El Libro de las Leyes de los Países, Bardesano de Edesa

[Kthābhā dnāmose ‘dathrāwāthā]. Tí­tulo de la obra principal desde el punto de vista filosófico (si bien los autores sirios exaltaron especialmente los himnos y los cantos) del escritor siríaco Bardesano de Edesa, donde nació en 154 d. de C. Parece ser que el libro tuvo también como título Libro del destino. La obra se conocía en su texto siríaco, que es el original, y en dos fragmentos de la versión griega adap­tados por Eusebio en su Preparatio evan­gélica. Está escrito en forma de diálogo y tiene por interlocutores a Bardesano y a sus discípulos, aunque casi siempre es aquél el que habla.

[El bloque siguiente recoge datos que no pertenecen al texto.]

[config.mk]
export PLATFORM = sky130hd
export DESIGN_NAME = tile_cell_addr
export DESIGN_NICKNAME = d
export VERILOG_FILES = /design/src/rtl/rotate_collision_checker_pkg.sv /design/src/rtl/rotate_collision_checker_cell_addr.sv
export SDC_FILE = /design/constraint.sdc
export NUM_CORES = 1
export LEC_CHECK = 0
export ABC_AREA = 1
export BUFFER_PORTS_ARGS = -buffer_cell sky130_fd_sc_hd__buf_2
export CORE_AREA = 2 2 39 41
export DETAILED_ROUTE_END_ITERATION = 8
export DIE_AREA = 0 0 41 43
export PLACE_DENSITY_LB_ADDON = 0.05
export SLEW_MARGIN = 10
export SYNTH_ARGS = -nofsm -noshare
export SYNTH_HDL_FRONTEND = slang
export SYNTH_SLANG_ARGS = --single-unit
[constraint.sdc]
create_clock -name vclk -period 1.4
set_input_delay 0.14 -clock vclk [all_inputs]
set_output_delay 0.14 -clock vclk [all_outputs]
set_load 0.01 [all_outputs]
`config.mk`:
```
export PLATFORM = sky130hd
export DESIGN_NAME = counter_sequencer_flat
export DESIGN_NICKNAME = d
export VERILOG_FILES = /design/src/rtl/counter_sequencer_pkg.sv /design/src/rtl/counter_sequencer_if.sv /design/src/rtl/counter_sequencer_counter4.sv /design/src/rtl/counter_sequencer.sv /design/src/flat_wrapper.sv
export SDC_FILE = /design/constraint.sdc
export NUM_CORES = 1
export LEC_CHECK = 0
export BUFFER_PORTS_ARGS = -buffer_cell sky130_fd_sc_hd__buf_2
export CAP_MARGIN = 0
export CORE_AREA = 2 2 39 41
export CTS_CLUSTER_DIAMETER = 120
export DETAILED_ROUTE_END_ITERATION = 8
export DIE_AREA = 0 0 41 43
export SLEW_MARGIN = 20
export SYNTH_ARGS = -nofsm -noshare
export SYNTH_HDL_FRONTEND = slang
export SYNTH_SLANG_ARGS = --single-unit
```
`constraint.sdc`:
```
create_clock -name CP -period 1.7 [get_ports CP]
set_clock_uncertainty 0.05 [all_clocks]
set_input_delay 0.085 -clock CP [delete_from_list [all_inputs] [get_ports CP]]
set_output_delay 0.085 -clock CP [all_outputs]
set_load 0.05 [all_outputs]
```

El libro fue redactado, en realidad, por Filipo, discípulo del hereje de Edesa. A él se debe la introducción, y también habla en el diálogo en primera persona. El fin del Libro es demostrar que el hombre es libre por principio y por lo tanto, responsable de sus actos, a excep­ción de los que son estrictamente natura­les. es decir indisolublemente ligados a su naturaleza. Bardesano somete a examen el  mundo celestial y el mundo terreno, y estudia el modo de obrar de Dios y de los seres que componen el universo. En todos éstos y, por lo tanto, también en el hombre, es preciso distinguir lo que corresponde a su naturaleza y cae, consiguientemente, en la necesidad, y lo que, por el contrario, no se deriva necesariamente de ella. En esta segunda esfera de la acción los seres son libres. Bardesano rechaza, pues, el fata­lismo caldeo, así como rechaza la doctrina de aquellos filósofos que consideran al hom­bre completamente libre.

Tres son los fac­tores que influyen sobre el hombre: la na­turaleza, el destino y la voluntad. Por des­tino debe entenderse el poder que poseen los astros, capaz de modificar las condicio­nes en que el hombre vive, poder que se ejerce desde el momento de su nacimiento, cuando sobreviene el advenimiento del alma en el individuo. Bardesano profesaba ideas estoicas en algunas de sus doctrinas, ya que mantenía que el color y la cualidad sensible corresponden a los cuerpos. Era tenido como hereje entre los sirios, pero de su diálogo no se desprende en qué consis­tía realmente su herejía. Se conocen las ediciones de Nau, Bardesane l’astrologue — Le livre des lois des pays (París, 1899), y de Parisot, Patrología Syriaca. I. 2, 492- 535, y la trad. italiana de Levi Della Vida, I dialogo delle leggi dei paesi (Roma. 1921).